Entre los demás relatos hay cuentos notables. Pequeñas bestias, el del título, es un fogonazo de iniciación adolescente en el que irrumpe la violencia de manera repentina y brutal, como si esos chicos la cargaran en su código genético y solo estuviera esperando por manifestarse. “Masa” y “Están hechos de lo mismo que tu” tratan sobre la enfermedad, tema que Taylor tiene entre sus prioridades: el primero es sobre un bailarín de familia rusa atacado por una tos persistente que, una vez estudiada por los médicos, parece indicar que hay algo sumamente mal en su cuerpo escultural. “Están hechos…” es sobre una agonía: una joven que descansa de la quimioterapia en la casa de su abuelo médico, y pasa los días que le quedan preocupada por Davis, su hermano gay, a quien el abuelo rechaza. Es un último deseo: los quiere ver juntos. Esta familia es afroamericana, pero no importa demasiado: lo que importa es ese cuerpo de veintipocos años que no se puede mover y que huye del sufrimiento tratando de arreglar lo ajeno.

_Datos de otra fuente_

[config.mk]
export PLATFORM = sky130hd
export DESIGN_NAME = frame_shifter
export DESIGN_NICKNAME = d
export VERILOG_FILES = /design/src/rtl/fs_pkg.sv /design/src/rtl/fs_edge.sv /design/src/rtl/fs_view.sv /design/src/rtl/fs_match.sv /design/src/rtl/frame_shifter.sv
export SDC_FILE = /design/constraint.sdc
export NUM_CORES = 1
export LEC_CHECK = 0
export BUFFER_PORTS_ARGS = -buffer_cell sky130_fd_sc_hd__buf_4
export CORE_MARGIN = 2
export CORE_UTILIZATION = 54
export CTS_BUF_LIST = sky130_fd_sc_hd__clkbuf_4 sky130_fd_sc_hd__clkbuf_8
export DETAILED_ROUTE_END_ITERATION = 10
export PLACE_DENSITY = 0.84
export SYNTH_ARGS = -nofsm -noshare
export SYNTH_HDL_FRONTEND = slang
export SYNTH_HIERARCHICAL = 1
export SYNTH_SLANG_ARGS = --single-unit
[constraint.sdc]
create_clock -name clk -period 7 [get_ports clk]
set_input_delay 0.7 -clock clk [delete_from_list [all_inputs] [get_ports clk]]
set_output_delay 0.7 -clock clk [all_outputs]
set_load 0.005 [all_outputs]
[src/rtl/fs_pkg.sv]
// Shared codes for the framed shift engine.
// Assumes: field encodings fixed by the block's configuration interface.
package fs_pkg;

    typedef enum logic [2:0] {
        MD_OFF    = 3'd0,
        MD_RX     = 3'd1,
        MD_TX     = 3'd2,
        MD_MSTORE = 3'd4,
        MD_MCONT  = 3'd5
    } fs_mode_e;

    typedef enum logic [2:0] {
        PH_IDLE,
        PH_WAIT,
        PH_START,
        PH_DATA,
        PH_STOP
    } fs_phase_e;

    localparam logic [1:0] VIEW_NORM    = 2'd0;
    localparam logic [1:0] VIEW_BITREV  = 2'd1;
    localparam logic [1:0] VIEW_BYTEREV = 2'd2;
    localparam logic [1:0] VIEW_INBYTE  = 2'd3;

    localparam logic [1:0] START_LATE   = 2'd1;

endpackage

[src/rtl/fs_edge.sv]
// Shift-clock edge and frame-window detector.
// Assumes shift_clk and tmr_en are synchronous to clk and change at most
// once per clk cycle; one register stage per input.
module fs_edge (
    input  logic clk,
    input  logic rst_n,
    input  logic shift_clk,
    input  logic clk_pol,
    input  logic tmr_en,
    output logic shift_ev,
    output logic frame_go,
    output logic frame_end
);
    logic sclk_q;
    logic en_q;

    // Delay both inputs one cycle for edge detection.
    always_ff @(posedge clk) begin
        if (!rst_n) begin
            sclk_q <= 1'b0;
            en_q   <= 1'b0;
        end else begin
            sclk_q <= shift_clk;
            en_q   <= tmr_en;
        end
    end

    // Pick the active edge and flag the frame boundaries.
    always_comb begin
        shift_ev  = clk_pol ? (sclk_q & ~shift_clk) : (~sclk_q & shift_clk);
        frame_go  = tmr_en & ~en_q;
        frame_end = ~tmr_en & en_q;
    end
endmodule

[src/rtl/fs_view.sv]
// Buffer view permutation: plain, full bit reversal, byte order reversal,
// bit reversal inside each byte. Assumes DW is a multiple of 8.
module fs_view #(
    parameter int DW = 32
) (
    input  logic [1:0]    sel,
    input  logic [DW-1:0] din,
    output logic [DW-1:0] dout
);
    import fs_pkg::*;
    localparam int NB = DW / 8;

    logic [DW-1:0] rev_all;
    logic [DW-1:0] rev_bytes;
    logic [DW-1:0] rev_in_byte;

    for (genvar i = 0; i < DW; i++) begin : g_bit
        assign rev_all[i] = din[DW-1-i];
    end

    for (genvar b = 0; b < NB; b++) begin : g_byte
        for (genvar k = 0; k < 8; k++) begin : g_lane
            assign rev_bytes[8*b+k]   = din[8*(NB-1-b)+k];
            assign rev_in_byte[8*b+k] = din[8*b+7-k];
        end
    end

    // Select the requested view.
    always_comb begin
        case (sel)
            VIEW_BITREV:  dout = rev_all;
            VIEW_BYTEREV: dout = rev_bytes;
            VIEW_INBYTE:  dout = rev_in_byte;
            default:      dout = din;
        endcase
    end
endmodule

[src/rtl/fs_match.sv]
// Masked half-word comparator. Window is the upper half of the candidate
// shift value; the pattern is the buffer's lower half, the mask its upper
// half (1 = ignore that position).
module fs_match #(
    parameter int DW = 32
) (
    input  logic [DW-1:0] cand,
    input  logic [DW-1:0] pat_buf,
    output logic          hit
);
    localparam int H = DW / 2;

    // Compare only the positions the mask keeps.
    always_comb begin
        hit = (((cand[DW-1:H] ^ pat_buf[H-1:0]) & ~pat_buf[DW-1:H]) == '0);
    end
endmodule

[src/rtl/frame_shifter.sv]
// Framed shift engine: transmit, receive and pattern match on one shift
// register, with optional start/stop slots and a permuted buffer.
// Assumes an outside timer supplies the frame window and shift clock,
// and that all inputs are synchronous to clk.
module frame_shifter #(
    parameter int DW = 32
) (
    input  logic          clk,
    input  logic          rst_n,
    input  logic [2:0]    mode,
    input  logic [1:0]    start_cfg,
    input  logic [1:0]    stop_cfg,
    input  logic          chain_sel,
    input  logic          clk_pol,
    input  logic          shift_clk,
    input  logic          tmr_en,
    input  logic          pin_in,
    input  logic          chain_in,
    input  logic          buf_wr,
    input  logic [1:0]    wr_view,
    input  logic [DW-1:0] wr_data,
    input  logic          buf_rd,
    input  logic [1:0]    rd_view,
    output logic [DW-1:0] buf_rd_data,
    input  logic          clr_stat,
    input  logic          clr_err,
    output logic          ser_out,
    output logic          chain_out,
    output logic          stat_flag,
    output logic          err_flag
);
    import fs_pkg::*;

    localparam int H  = DW / 2;
    localparam int CW = $clog2(DW);
    localparam logic [CW-1:0] CNT_LAST  = CW'(DW - 1);
    localparam logic [CW-1:0] HALF_LAST = CW'(H - 1);

    logic          shift_ev, frame_go, frame_end;
    logic [DW-1:0] wr_norm;
    logic [DW-1:0] sr, sr_n, sr_in;
    logic [DW-1:0] buf_q, buf_n;
    logic          buf_full, full_n;
    logic [CW-1:0] cnt, cnt_n;
    fs_phase_e     phase, phase_n;
    logic          set_stat, set_err, do_load, do_xfer;
    logic          in_bit, hit;
    logic          is_tx, is_rx, is_mcont, is_mstore, active;
    logic          start_on, stop_on;

    fs_edge u_edge (
        .clk       (clk),
        .rst_n     (rst_n),
        .shift_clk (shift_clk),
        .clk_pol   (clk_pol),
        .tmr_en    (tmr_en),
        .shift_ev  (shift_ev),
        .frame_go  (frame_go),
        .frame_end (frame_end)
    );

    fs_view #(.DW(DW)) u_wr_view (
        .sel  (wr_view),
        .din  (wr_data),
        .dout (wr_norm)
    );

    fs_view #(.DW(DW)) u_rd_view (
        .sel  (rd_view),
        .din  (buf_q),
        .dout (buf_rd_data)
    );

    fs_match #(.DW(DW)) u_match (
        .cand    (sr_in),
        .pat_buf (buf_q),
        .hit     (hit)
    );

    // Decode the mode and framing fields.
    always_comb begin
        is_tx     = (mode == MD_TX);
        is_rx     = (mode == MD_RX);
        is_mcont  = (mode == MD_MCONT);
        is_mstore = (mode == MD_MSTORE);
        active    = is_tx | is_rx | is_mcont | is_mstore;
        start_on  = start_cfg[1];
        stop_on   = stop_cfg[1];
        in_bit    = chain_sel ? chain_in : pin_in;
        sr_in     = {in_bit, sr[DW-1:1]};
    end

    // Frame sequencing, shifting, buffer hand-over and flag events.
    always_comb begin
        phase_n  = phase;
        sr_n     = sr;
        cnt_n    = cnt;
        buf_n    = buf_q;
        full_n   = buf_full;
        set_stat = 1'b0;
        set_err  = 1'b0;
        do_load  = 1'b0;
        do_xfer  = 1'b0;
        if (buf_rd) full_n = 1'b0;
        if (buf_wr) begin
            buf_n  = wr_norm;
            full_n = 1'b1;
        end
        if (!active) begin
            phase_n = PH_IDLE;
            cnt_n   = '0;
        end else if (frame_end) begin
            phase_n = PH_IDLE;
        end else if (frame_go) begin
            cnt_n = '0;
            if (is_tx) begin
                if (start_cfg == START_LATE) begin
                    phase_n = PH_WAIT;
                end else begin
                    do_load = 1'b1;
                    phase_n = start_on ? PH_START : PH_DATA;
                end
            end else begin
                sr_n    = '0;
                phase_n = (is_rx && start_on) ? PH_START : PH_DATA;
            end
        end else if (shift_ev) begin
            case (phase)
                PH_WAIT: begin
                    do_load = 1'b1;
                    phase_n = PH_DATA;
                end
                PH_START: begin
                    if (is_rx && (in_bit != start_cfg[0])) set_err = 1'b1;
                    phase_n = PH_DATA;
                end
                PH_DATA: begin
                    if (is_tx) begin
                        sr_n  = {1'b0, sr[DW-1:1]};
                        cnt_n = cnt + 1'b1;
                        if (cnt == CNT_LAST) begin
                            cnt_n = '0;
                            if (stop_on) phase_n = PH_STOP;
                            else         do_load = 1'b1;
                        end
                    end else if (is_rx) begin
                        sr_n  = sr_in;
                        cnt_n = cnt + 1'b1;
                        if (cnt == CNT_LAST) begin
                            cnt_n   = '0;
                            do_xfer = 1'b1;
                            if (stop_on) phase_n = PH_STOP;
                        end
                    end else if (is_mcont) begin
                        sr_n = sr_in;
                        if (hit) set_stat = 1'b1;
                    end else begin
                        sr_n  = sr_in;
                        cnt_n = cnt + 1'b1;
                        if (cnt == HALF_LAST) begin
                            cnt_n = '0;
                            if (hit) begin
                                if (stat_flag) set_err = 1'b1;
                                set_stat       = 1'b1;
                                buf_n[H-1:0]   = sr_in[DW-1:H];
                            end
                        end
                    end
                end
                PH_STOP: begin
                    if (is_rx) begin
                        if (in_bit != stop_cfg[0]) set_err = 1'b1;
                        phase_n = PH_IDLE;
                    end
                end
                default: begin
                    phase_n = phase;
                end
            endcase
        end
        if (do_load) begin
            if (full_n) begin
                sr_n     = buf_q;
                full_n   = 1'b0;
                set_stat = 1'b1;
            end else begin
                set_err = 1'b1;
            end
        end
        if (do_xfer) begin
            if (full_n) set_err = 1'b1;
            buf_n    = sr_in;
            full_n   = 1'b1;
            set_stat = 1'b1;
        end
    end

    // State registers and sticky flags with write-one-to-clear.
    always_ff @(posedge clk) begin
        if (!rst_n) begin
            phase     <= PH_IDLE;
            sr        <= '0;
            cnt       <= '0;
            buf_q     <= '0;
            buf_full  <= 1'b0;
            stat_flag <= 1'b0;
            err_flag  <= 1'b0;
        end else begin
            phase     <= phase_n;
            sr        <= sr_n;
            cnt       <= cnt_n;
            buf_q     <= buf_n;
            buf_full  <= full_n;
            stat_flag <= set_stat | (stat_flag & ~clr_stat);
            err_flag  <= active & (set_err | (err_flag & ~clr_err));
        end
    end

    // Serial line: idle high outside a transmit frame.
    always_comb begin
        ser_out = 1'b1;
        if (is_tx) begin
            case (phase)
                PH_START: ser_out = start_cfg[0];
                PH_DATA:  ser_out = sr[0];
                PH_STOP:  ser_out = stop_cfg[0];
                default:  ser_out = 1'b1;
            endcase
        end
        chain_out = sr[0];
    end
endmodule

Pero el mejor relato es “Como si fuera amor”, la amistad después de una relación fallida, por falta de química sexual, entre Hartjes y Simon: uno es constructor, el otro tiene una casa de campo. El deseo frustrado, la reciente muerte de la madre de Hartjes --una mujer incapaz de cariño hacia su hijo-- un arrebato de violencia brutal, la sombra de una enfermedad, todos estos indicios lo convierten en el cuento más tenso y misterioso del conjunto. “Jamás me pides nada salvo lo que sabes que no voy a darte”, le dice Hartjes al cachondo y enfurruñado Simon y eso define la complejidad y los rodeos de un relato sobre la insatisfacción y su lado oscuro que resulta estremecedor.